The London Monarchs have paved their own path to emerge as one of the league’s top contenders for this season. A combination of skill, patience, negotiation, and some dumb luck (they did inherit Alexander Ovechkin) have all been used to build this year’s team.

This is how the 2023-24 London Monarchs came to be.

When the season opens the Monarchs will have 22 players on their active roster including 12 forwards, eight defensemen, and two goaltenders.

Only three of these players, or 14 percent of the roster, were drafted by the London Monarchs.

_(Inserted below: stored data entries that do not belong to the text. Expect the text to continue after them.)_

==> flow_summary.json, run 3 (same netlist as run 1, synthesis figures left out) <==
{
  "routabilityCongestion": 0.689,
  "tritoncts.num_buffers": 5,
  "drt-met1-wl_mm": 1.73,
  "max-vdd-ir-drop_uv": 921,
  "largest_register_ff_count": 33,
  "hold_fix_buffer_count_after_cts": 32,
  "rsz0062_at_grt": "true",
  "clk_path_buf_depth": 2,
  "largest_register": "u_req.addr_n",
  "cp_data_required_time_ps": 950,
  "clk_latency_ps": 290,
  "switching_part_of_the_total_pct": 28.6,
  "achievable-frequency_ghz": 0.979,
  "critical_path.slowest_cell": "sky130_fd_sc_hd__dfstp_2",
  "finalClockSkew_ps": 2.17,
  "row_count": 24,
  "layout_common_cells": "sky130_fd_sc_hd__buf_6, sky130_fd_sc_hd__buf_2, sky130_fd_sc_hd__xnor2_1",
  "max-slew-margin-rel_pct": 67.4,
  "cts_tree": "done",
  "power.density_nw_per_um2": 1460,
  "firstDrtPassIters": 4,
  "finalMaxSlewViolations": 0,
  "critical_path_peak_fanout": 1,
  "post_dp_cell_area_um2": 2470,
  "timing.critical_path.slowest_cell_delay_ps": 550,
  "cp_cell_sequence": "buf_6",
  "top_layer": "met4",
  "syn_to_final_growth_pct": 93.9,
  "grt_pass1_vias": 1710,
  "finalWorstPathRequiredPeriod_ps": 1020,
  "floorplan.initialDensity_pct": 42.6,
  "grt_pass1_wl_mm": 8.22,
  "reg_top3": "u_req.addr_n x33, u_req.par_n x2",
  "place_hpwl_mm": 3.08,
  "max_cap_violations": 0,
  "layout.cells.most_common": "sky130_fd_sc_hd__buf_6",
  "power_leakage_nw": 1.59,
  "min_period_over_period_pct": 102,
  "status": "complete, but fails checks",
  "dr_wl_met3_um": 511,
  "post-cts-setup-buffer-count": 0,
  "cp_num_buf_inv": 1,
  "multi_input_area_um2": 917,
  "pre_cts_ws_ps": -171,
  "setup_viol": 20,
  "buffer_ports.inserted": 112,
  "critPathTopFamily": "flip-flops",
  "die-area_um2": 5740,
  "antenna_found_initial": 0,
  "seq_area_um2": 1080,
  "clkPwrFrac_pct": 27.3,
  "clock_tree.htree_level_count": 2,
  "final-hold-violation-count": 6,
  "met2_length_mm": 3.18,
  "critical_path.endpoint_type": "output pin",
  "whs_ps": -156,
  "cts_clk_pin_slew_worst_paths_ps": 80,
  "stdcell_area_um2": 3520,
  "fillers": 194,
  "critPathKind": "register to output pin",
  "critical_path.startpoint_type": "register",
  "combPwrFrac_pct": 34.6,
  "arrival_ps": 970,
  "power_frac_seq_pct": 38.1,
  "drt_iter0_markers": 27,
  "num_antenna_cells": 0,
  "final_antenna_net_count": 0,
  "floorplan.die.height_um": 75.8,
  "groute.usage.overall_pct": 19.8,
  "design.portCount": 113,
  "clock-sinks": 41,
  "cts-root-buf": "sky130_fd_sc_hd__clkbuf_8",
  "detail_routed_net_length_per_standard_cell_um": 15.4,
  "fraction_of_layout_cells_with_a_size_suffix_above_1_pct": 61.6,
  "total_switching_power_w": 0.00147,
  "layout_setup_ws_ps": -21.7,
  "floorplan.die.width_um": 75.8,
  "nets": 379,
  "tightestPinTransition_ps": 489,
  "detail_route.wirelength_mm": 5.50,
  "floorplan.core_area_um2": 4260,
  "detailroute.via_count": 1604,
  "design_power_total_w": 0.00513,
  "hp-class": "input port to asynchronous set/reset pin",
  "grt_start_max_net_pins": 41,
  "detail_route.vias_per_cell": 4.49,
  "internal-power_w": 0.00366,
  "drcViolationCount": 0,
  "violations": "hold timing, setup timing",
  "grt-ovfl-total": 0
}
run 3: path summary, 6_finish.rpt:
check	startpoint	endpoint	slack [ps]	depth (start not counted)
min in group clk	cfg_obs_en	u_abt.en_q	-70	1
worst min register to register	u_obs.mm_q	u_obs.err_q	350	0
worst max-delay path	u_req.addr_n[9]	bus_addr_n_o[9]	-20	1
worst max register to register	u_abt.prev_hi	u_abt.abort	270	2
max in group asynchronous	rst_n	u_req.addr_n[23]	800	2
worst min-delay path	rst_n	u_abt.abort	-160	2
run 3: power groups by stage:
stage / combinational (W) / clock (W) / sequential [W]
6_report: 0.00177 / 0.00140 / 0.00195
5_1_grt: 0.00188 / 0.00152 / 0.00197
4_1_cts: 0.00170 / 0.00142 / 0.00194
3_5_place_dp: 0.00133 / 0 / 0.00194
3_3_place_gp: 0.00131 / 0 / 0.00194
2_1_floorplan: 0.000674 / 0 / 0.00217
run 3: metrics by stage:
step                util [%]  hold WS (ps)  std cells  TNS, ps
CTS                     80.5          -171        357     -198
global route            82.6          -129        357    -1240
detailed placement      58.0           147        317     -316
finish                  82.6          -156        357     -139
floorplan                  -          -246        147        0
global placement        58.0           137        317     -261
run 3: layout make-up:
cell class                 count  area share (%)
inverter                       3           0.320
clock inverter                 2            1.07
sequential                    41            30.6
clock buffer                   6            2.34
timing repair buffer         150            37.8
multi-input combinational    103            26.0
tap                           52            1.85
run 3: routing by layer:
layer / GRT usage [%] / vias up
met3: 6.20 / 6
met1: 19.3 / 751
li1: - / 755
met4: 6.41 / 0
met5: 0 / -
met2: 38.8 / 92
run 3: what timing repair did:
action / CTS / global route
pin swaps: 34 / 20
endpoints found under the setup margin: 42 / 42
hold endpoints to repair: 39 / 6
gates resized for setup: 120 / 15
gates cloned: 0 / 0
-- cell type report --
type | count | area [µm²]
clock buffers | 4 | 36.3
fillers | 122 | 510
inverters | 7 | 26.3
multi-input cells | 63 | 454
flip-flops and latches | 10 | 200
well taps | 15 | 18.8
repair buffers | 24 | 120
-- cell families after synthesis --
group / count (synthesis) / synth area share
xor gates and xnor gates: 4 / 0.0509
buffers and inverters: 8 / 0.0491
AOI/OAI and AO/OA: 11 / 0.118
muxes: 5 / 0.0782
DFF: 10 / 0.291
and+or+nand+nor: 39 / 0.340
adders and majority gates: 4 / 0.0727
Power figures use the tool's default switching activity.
[src/rtl/tbm_pkg.sv]
package tbm_pkg;
  typedef struct packed {
    logic stepUp;
    logic stepDown;
    logic clip;
  } tbm_strobe_t;
endpackage

[src/rtl/tbm_datapath.sv]
module tbm_datapath
  import tbm_pkg::*;
#(
  parameter int BOUND = 4,
  parameter int DW    = 4
) (
  input  logic        clk,
  input  logic        rstN,
  input  tbm_strobe_t strb,
  output logic        diffPos,
  output logic        diffNeg,
  output logic        atTop,
  output logic        atBottom,
  output logic        ovfFlag
);
  localparam logic signed [DW-1:0] TOP = DW'(BOUND);
  localparam logic signed [DW-1:0] BOT = -DW'(BOUND);

  logic signed [DW-1:0] lead;

  always_ff @(posedge clk) begin
    if (!rstN) begin
      lead    <= '0;
      ovfFlag <= 1'b0;
    end else begin
      if (strb.stepUp)        lead <= lead + DW'(1);
      else if (strb.stepDown) lead <= lead - DW'(1);
      if (strb.clip)          ovfFlag <= 1'b1;
    end
  end

  assign diffPos  = (lead > 0);
  assign diffNeg  = (lead < 0);
  assign atTop    = (lead == TOP);
  assign atBottom = (lead == BOT);

  a_r2_step_up: assert property (@(posedge clk) disable iff (!rstN)
    strb.stepUp |=> (lead == $past(lead) + DW'(1)));
  a_r2_hold: assert property (@(posedge clk) disable iff (!rstN)
    (!strb.stepUp && !strb.stepDown) |=> $stable(lead));
  a_r6_limit: assert property (@(posedge clk) disable iff (!rstN)
    (lead <= TOP) && (lead >= BOT));
  a_r6_clip_sets: assert property (@(posedge clk) disable iff (!rstN)
    strb.clip |=> ovfFlag);
  a_r7_sticky: assert property (@(posedge clk) disable iff (!rstN)
    ovfFlag |=> ovfFlag);
endmodule
===== src/rtl/dskstat_pkg.sv =====
`timescale 1ns/1ps
package dskstat_pkg;
  typedef enum logic [1:0] {
    MODE_AT  = 2'd0,
    MODE_PS2 = 2'd1,
    MODE_M30 = 2'd2,
    MODE_RSV = 2'd3
  } pmode_e;

  localparam int REG_W  = 8;
  localparam int NSIG   = 12;
  localparam int EDGE_W = 4;            // signals that carry edge events sit at the bottom
  localparam int LVL_LO = 2;            // lowest signal whose level is shown to the host

  // drive-interface bit positions
  localparam int SIG_RDAT = 0;
  localparam int SIG_WDAT = 1;
  localparam int SIG_STEP = 2;
  localparam int SIG_WGAT = 3;
  localparam int SIG_DIR  = 4;
  localparam int SIG_WP   = 5;
  localparam int SIG_IDX  = 6;
  localparam int SIG_HEAD = 7;
  localparam int SIG_TRK0 = 8;
  localparam int SIG_INT  = 9;
  localparam int SIG_DRQ  = 10;
  localparam int SIG_CHGN = 11;

  // event polarity per edge signal: 1 = falling edge, 0 = rising edge
  localparam logic [EDGE_W-1:0] FALL_MASK = 4'b0011;

  localparam logic [2:0] OFS_A = 3'd0;
  localparam logic [2:0] OFS_B = 3'd1;
  localparam logic [2:0] OFS_D = 3'd7;

  // density flag: high for the two slow rates (codes 01 and 10)
  function automatic logic density_n(input logic [1:0] rate);
    return (rate == 2'b01) || (rate == 2'b10);
  endfunction

  // disk-change status bit: forced value or inverted pin
  function automatic logic chg_status(input logic pin_n, input logic frc_en, input logic frc_val);
    return frc_en ? frc_val : ~pin_n;
  endfunction
endpackage
**config.mk**
```make
export PLATFORM = sky130hd
export DESIGN_NAME = irq_entry_seq
export DESIGN_NICKNAME = d
export VERILOG_FILES = /design/src/rtl/irq_entry_pkg.sv /design/src/rtl/irq_pick.sv /design/src/rtl/irq_pending_reg.sv /design/src/rtl/irq_vec_addr.sv /design/src/rtl/irq_entry_seq.sv
export SDC_FILE = /design/constraint.sdc
export NUM_CORES = 1
export LEC_CHECK = 0
export ABC_AREA = 1
export BUFFER_PORTS_ARGS = -buffer_cell sky130_fd_sc_hd__buf_2
export CELL_PAD_IN_SITES_DETAIL_PLACEMENT = 1
export CELL_PAD_IN_SITES_GLOBAL_PLACEMENT = 1
export CORE_ASPECT_RATIO = 0.75
export CORE_MARGIN = 2
export CORE_UTILIZATION = 37
export CTS_CLUSTER_DIAMETER = 80
export DETAILED_ROUTE_END_ITERATION = 12
export GPL_ROUTABILITY_DRIVEN = 0
export PLACE_DENSITY_LB_ADDON = 0.1
export RECOVER_POWER = 50
export SLEW_MARGIN = 25
export SYNTH_ARGS = -nofsm -noshare
export SYNTH_HDL_FRONTEND = slang
export SYNTH_SLANG_ARGS = --single-unit
```
**constraint.sdc**
```tcl
create_clock -name clk -period 3.3 [get_ports clk]
set_input_delay 0 -clock clk [delete_from_list [all_inputs] [get_ports clk]]
set_output_delay 0 -clock clk [all_outputs]
set_load 0.02 [all_outputs]
```
**src/rtl/irq_entry_pkg.sv**
```systemverilog
package irq_entry_pkg;
   typedef enum logic [2:0] {
      ST_IDLE   = 3'd0,
      ST_PUSH0  = 3'd1,
      ST_PUSH1  = 3'd2,
      ST_PUSH2  = 3'd3,
      ST_VECTOR = 3'd4
   } seq_state_t;

   localparam int RET_BYTES_MAX = 3;
   localparam int RET_W         = 8 * RET_BYTES_MAX;
endpackage

```
**src/rtl/irq_pick.sv**
```systemverilog
module irq_pick #(
   parameter int NUM_SRC = 8,
   parameter int VEC_W   = 4
) (
   input  logic [NUM_SRC-1:0] pend,
   output logic               any,
   output logic [VEC_W-1:0]   vec,
   output logic [NUM_SRC-1:0] clr_mask
);
   logic [NUM_SRC-1:0] lower_seen;

   assign any = |pend;

   // lower_seen[i] is set when some bit below i is pending
   assign lower_seen[0] = 1'b0;
   for (genvar i = 1; i < NUM_SRC; i++) begin : g_chain
      assign lower_seen[i] = lower_seen[i-1] | pend[i-1];
   end

   for (genvar i = 0; i < NUM_SRC; i++) begin : g_mask
      assign clr_mask[i] = pend[i] & ~lower_seen[i];
   end

   always_comb begin
      vec = '0;
      for (int i = 0; i < NUM_SRC; i++) begin
         if (clr_mask[i]) vec = VEC_W'(i + 1);
      end
   end
endmodule

```
**src/rtl/irq_pending_reg.sv**
```systemverilog
module irq_pending_reg #(
   parameter int NUM_SRC = 8
) (
   input  logic               clk,
   input  logic               rst_n,
   input  logic [NUM_SRC-1:0] set,
   input  logic               clr_en,
   input  logic [NUM_SRC-1:0] clr_mask,
   output logic [NUM_SRC-1:0] pend
);
   always_ff @(posedge clk or negedge rst_n) begin
      if (!rst_n) pend <= '0;
      else if (clr_en) pend <= (pend & ~clr_mask) | set;
      else pend <= pend | set;
   end

   assert_set_kept_R10: assert property (@(posedge clk) disable iff (!rst_n)
      (set != '0) |=> ((pend & $past(set)) == $past(set)));

   assert_single_clear_R9: assert property (@(posedge clk) disable iff (!rst_n)
      (clr_en && set == '0 && pend != '0) |=> ($countones(pend) == $countones($past(pend)) - 1));
endmodule

```
**src/rtl/irq_vec_addr.sv**
```systemverilog
module irq_vec_addr #(
   parameter int          PC_W            = 22,
   parameter int          VEC_W           = 4,
   parameter logic [23:0] VEC_BASE        = 24'h0,
   parameter bit          ALLOW_LONG_SLOT = 1'b1
) (
   input  logic [VEC_W-1:0] vec,
   input  logic             long_slot,
   output logic [PC_W-1:0]  target
);
   logic [PC_W-1:0] offset;

   if (ALLOW_LONG_SLOT) begin : g_sel_slot
      assign offset = long_slot ? (PC_W'(vec) << 1) : PC_W'(vec);
   end else begin : g_short_slot
      logic unused_long;
      assign unused_long = long_slot;
      assign offset = PC_W'(vec);
   end

   assign target = VEC_BASE[PC_W-1:0] + offset;
endmodule

```
**src/rtl/irq_entry_seq.sv**
```systemverilog
module irq_entry_seq
   import irq_entry_pkg::*;
#(
   parameter int          NUM_SRC         = 8,
   parameter int          PC_W            = 22,
   parameter int          SP_W            = 16,
   parameter logic [15:0] SP_INIT         = 16'h08FF,
   parameter logic [23:0] VEC_BASE        = 24'h0,
   parameter bit          ALLOW_LONG_SLOT = 1'b1,
   localparam int         VEC_W           = $clog2(NUM_SRC + 1)
) (
   input  logic               clk,
   input  logic               rst_n,
   input  logic [NUM_SRC-1:0] irq_set,
   input  logic               reset_req,
   input  logic [PC_W-1:0]    cur_pc,
   input  logic [1:0]         cfg_pc_bytes,
   input  logic               cfg_long_slot,
   input  logic               gie_wr,
   input  logic               gie_wdata,
   input  logic               sp_wr,
   input  logic [SP_W-1:0]    sp_wdata,
   output logic               gie,
   output logic [SP_W-1:0]    sp,
   output logic [NUM_SRC-1:0] pending,
   output logic               busy,
   output logic               mem_we,
   output logic [SP_W-1:0]    mem_addr,
   output logic [7:0]         mem_wdata,
   output logic               taken,
   output logic [VEC_W-1:0]   taken_vec,
   output logic [PC_W-1:0]    new_pc
);
   if (NUM_SRC < 1 || NUM_SRC > 64) begin : g_bad_src
      $error("NUM_SRC out of range");
   end
   if (PC_W < 8 || PC_W > RET_W) begin : g_bad_pcw
      $error("PC_W out of range");
   end
   if (SP_W < 8 || SP_W > 16) begin : g_bad_spw
      $error("SP_W out of range");
   end

   seq_state_t          state_q, state_d;
   logic [RET_W-1:0]    ret_q;
   logic [1:0]          nbytes_q;
   logic [VEC_W-1:0]    vec_q;
   logic                long_q;
   logic                pick_any;
   logic [VEC_W-1:0]    pick_vec;
   logic [NUM_SRC-1:0]  pick_clr;
   logic                idle, take_rst, take_irq, start;
   logic [1:0]          nbytes_d;

   assign idle     = (state_q == ST_IDLE);
   assign take_rst = idle && reset_req;
   assign take_irq = idle && !reset_req && gie && pick_any;
   assign start    = take_rst || take_irq;

   irq_pick #(.NUM_SRC(NUM_SRC), .VEC_W(VEC_W)) u_pick (
      .pend     (pending),
      .any      (pick_any),
      .vec      (pick_vec),
      .clr_mask (pick_clr)
   );

   irq_pending_reg #(.NUM_SRC(NUM_SRC)) u_pend (
      .clk      (clk),
      .rst_n    (rst_n),
      .set      (irq_set),
      .clr_en   (take_irq),
      .clr_mask (pick_clr),
      .pend     (pending)
   );

   irq_vec_addr #(
      .PC_W(PC_W), .VEC_W(VEC_W), .VEC_BASE(VEC_BASE), .ALLOW_LONG_SLOT(ALLOW_LONG_SLOT)
   ) u_vaddr (
      .vec       (vec_q),
      .long_slot (long_q),
      .target    (new_pc)
   );

   always_comb begin
      unique case (cfg_pc_bytes)
         2'd3:    nbytes_d = 2'd3;
         2'd2:    nbytes_d = 2'd2;
         default: nbytes_d = 2'd1;
      endcase
   end

   always_comb begin
      state_d = state_q;
      unique case (state_q)
         ST_IDLE:   if (start) state_d = ST_PUSH0;
         ST_PUSH0:  state_d = (nbytes_q >= 2'd2) ? ST_PUSH1 : ST_VECTOR;
         ST_PUSH1:  state_d = (nbytes_q == 2'd3) ? ST_PUSH2 : ST_VECTOR;
         ST_PUSH2:  state_d = ST_VECTOR;
         ST_VECTOR: state_d = ST_IDLE;
         default:   state_d = ST_IDLE;
      endcase
   end

   always_ff @(posedge clk or negedge rst_n) begin
      if (!rst_n) begin
         state_q  <= ST_IDLE;
         ret_q    <= '0;
         nbytes_q <= 2'd1;
         vec_q    <= '0;
         long_q   <= 1'b0;
      end else begin
         state_q <= state_d;
         if (start) begin
            ret_q    <= RET_W'(cur_pc);
            nbytes_q <= nbytes_d;
            vec_q    <= take_rst ? '0 : pick_vec;
            long_q   <= cfg_long_slot;
         end
      end
   end

   // enable flag: entry clears it, core writes only while idle
   always_ff @(posedge clk or negedge rst_n) begin
      if (!rst_n) gie <= 1'b0;
      else if (start) gie <= 1'b0;
      else if (idle && gie_wr) gie <= gie_wdata;
   end

   // stack pointer: core writes while idle, post-decrement on each push
   always_ff @(posedge clk or negedge rst_n) begin
      if (!rst_n) sp <= SP_INIT[SP_W-1:0];
      else if (mem_we) sp <= sp - 1'b1;
      else if (idle && sp_wr) sp <= sp_wdata;
   end

   assign busy      = !idle;
   assign mem_we    = (state_q == ST_PUSH0) || (state_q == ST_PUSH1) || (state_q == ST_PUSH2);
   assign mem_addr  = sp;
   assign taken     = (state_q == ST_VECTOR);
   assign taken_vec = vec_q;

   always_comb begin
      unique case (state_q)
         ST_PUSH1: mem_wdata = ret_q[15:8];
         ST_PUSH2: mem_wdata = ret_q[23:16];
         default:  mem_wdata = ret_q[7:0];
      endcase
   end

   assert_reset_vec0_R2: assert property (@(posedge clk) disable iff (!rst_n)
      (!busy && reset_req) |=> (busy && vec_q == '0));

   assert_no_take_R3: assert property (@(posedge clk) disable iff (!rst_n)
      (!busy && !reset_req && (!gie || pending == '0)) |=> !busy);

   assert_lowest_R4: assert property (@(posedge clk) disable iff (!rst_n)
      (take_irq) |=> (taken_vec != '0 && !pending[taken_vec - 1'b1]) || $past(irq_set) != '0);

   assert_push_step_R6: assert property (@(posedge clk) disable iff (!rst_n)
      mem_we |=> (sp == $past(mem_addr) - 1'b1));

   assert_gie_clear_R8: assert property (@(posedge clk) disable iff (!rst_n)
      taken |-> !gie);

   assert_taken_pulse_R11: assert property (@(posedge clk) disable iff (!rst_n)
      taken |=> !taken);

   assert_busy_hold_R12: assert property (@(posedge clk) disable iff (!rst_n)
      (busy && !mem_we) |=> $stable(sp));
endmodule

```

These are Sebastian Aho who was drafted 39th overall in the second round of the 2015 draft, Artturi Lehkonen another second round pick at 49th overall in 2013, and Jordan Binnington (83rd overall in 2011) who was London’s first ever draft pick after relocating from Oslo. There are two original Monarchs on the roster, however, only one has remained with the organization for his entire career. Alexander Ovechkin was a member of the Oslo Vikings prior to their relocation to London and has only ever played for the Oslo/London franchise. The other original Monarch was traded away by the team and spent ten seasons in Edmonton, Calgary, and Fredericton before returning to London as a free agent. Blake Wheeler is one of six free agent signings on the Monarchs roster accounting for 27 percent of all players. The other signings include the over $140 million mega deal given to John Tavares in 2023. The other signings, all from 2023, include Ryan Suter, Oliver Ekman-Larsson, Trevor Van Riemsdyk, and goaltender Craig Anderson.

The remaining 12 players, or 55 percent of the roster, were traded for between 2016 and 2023. One of the biggest trades was the acquisition of Jack Eichel and Mark Stone in exchange for Braden Schneider, two first round picks, and a second-round pick. Other players acquired through trade include forwards Valeri Nichushkin, Matt Duchene, Jack Roslovic, Mason Marchment, and Mason Appleton. On the backend Aaron Ekblad was acquired last season along with Nick Bonino (who has since left the team via free agency) for Jake Bean, Oliver Wahlstrom, Jordan Harris, Mackie Samoskevich, and a first, second, and third round pick. The other defencemen acquired through trade are Noah Hanifin, Mackenzie Weegar, Adam Larsson, and Ben Hutton.

While 55 percent of the roster was traded for, this does not mean the team doesn’t rely on or use its draft picks. Instead, London has a history of leveraging their picks and prospects to turn them from future potential to current day talent. In the ten trades made to acquire the 12 players on the 2023-24 Monarchs roster, nine roster players* were shipped out in the deals versus 15 picks and prospects – two of the trades also involved cash heading out the door. Many of these trades also saw picks or prospects coming into London’s system that the team has leveraged in again in a number of the trades analysed here.

This reliance on trades doesn’t mean the team only focusses on the short-term. Of the 12 players traded for, eight have been with London for four or more seasons. Put another way 67 percent of the players on London’s roster acquired by trade have been with the club through multiple contracts.

London has been able to find a balance between long-term strategy and short-term roster enhancements. This has culminated in the current season where the team has a legitimate shot at competing for the Continental Cup. But no one should be surprised if they see the Monarchs involved in more big trades as the year moves forward and opportunities to improve their roster in the short and long term arise.

*Two of these nine players ended up on the GHA roster of the receiving team. One roster player, Jonathan Toews, was shipped out only days after being acquired by the Monarchs in another blockbuster deal that is not included here as no player from that deal remains on the 2023-24 London Monarchs roster.